Improvements in medical facilities have helped a large number of clinically severe
hemoglobin E (HbE)-β-
thalassemia patients reach adulthood. Consequently, there is a new challenge, that of managing women with HbE-β-
thalassemia during pregnancy. In particular, they have a high risk of abortion, preterm delivery,
intrauterine growth restriction, and
thromboembolism. A 27-year-old HbE-β-
thalassemia patient on regular transfusion, who was splenectomized and heptatitis C (HCV)-positive, conceived for the first time without any
infertility treatment. However, there was
incomplete abortion with heavy
bleeding at 3 months of gestation, which required bilateral uterine artery angiography. The angiogram showed the left uterine artery to be moderately hypertrophied. This was embolized with 300-500 micron
polyvinyl alcohol (PVA) to stop the
bleeding.
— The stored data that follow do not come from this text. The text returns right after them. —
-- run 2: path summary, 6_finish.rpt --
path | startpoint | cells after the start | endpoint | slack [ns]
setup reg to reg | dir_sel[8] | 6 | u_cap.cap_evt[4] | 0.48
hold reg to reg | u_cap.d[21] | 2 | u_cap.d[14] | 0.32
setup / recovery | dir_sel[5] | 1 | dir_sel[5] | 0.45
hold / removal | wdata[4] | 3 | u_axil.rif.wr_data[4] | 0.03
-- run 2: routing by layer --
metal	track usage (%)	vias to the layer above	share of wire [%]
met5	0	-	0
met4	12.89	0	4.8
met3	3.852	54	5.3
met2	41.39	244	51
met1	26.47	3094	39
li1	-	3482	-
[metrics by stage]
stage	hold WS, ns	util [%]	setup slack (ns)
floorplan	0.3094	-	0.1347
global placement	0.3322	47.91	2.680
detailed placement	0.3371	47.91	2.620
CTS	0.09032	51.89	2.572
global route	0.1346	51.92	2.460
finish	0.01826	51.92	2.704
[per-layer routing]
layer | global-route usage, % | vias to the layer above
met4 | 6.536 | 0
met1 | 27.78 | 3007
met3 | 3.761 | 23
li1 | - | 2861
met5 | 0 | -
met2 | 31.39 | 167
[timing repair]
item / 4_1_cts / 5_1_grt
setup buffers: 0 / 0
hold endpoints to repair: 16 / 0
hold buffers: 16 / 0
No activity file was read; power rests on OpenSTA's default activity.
Soon after, she conceived again with a twin pregnancy, and at 33.3 weeks of gestation, there was a normal delivery of twin girls without any
postpartum hemorrhage or perineal tear. Both babies were given prematurity care. The mother and children were both normal up till the last follow-up 18 months after delivery, and both the girls are HbE heterozygous. Thorough monitoring of endocrine functions along with proper management of transfusions and
iron overload can help in reducing the complications related to pregnancy in these patients.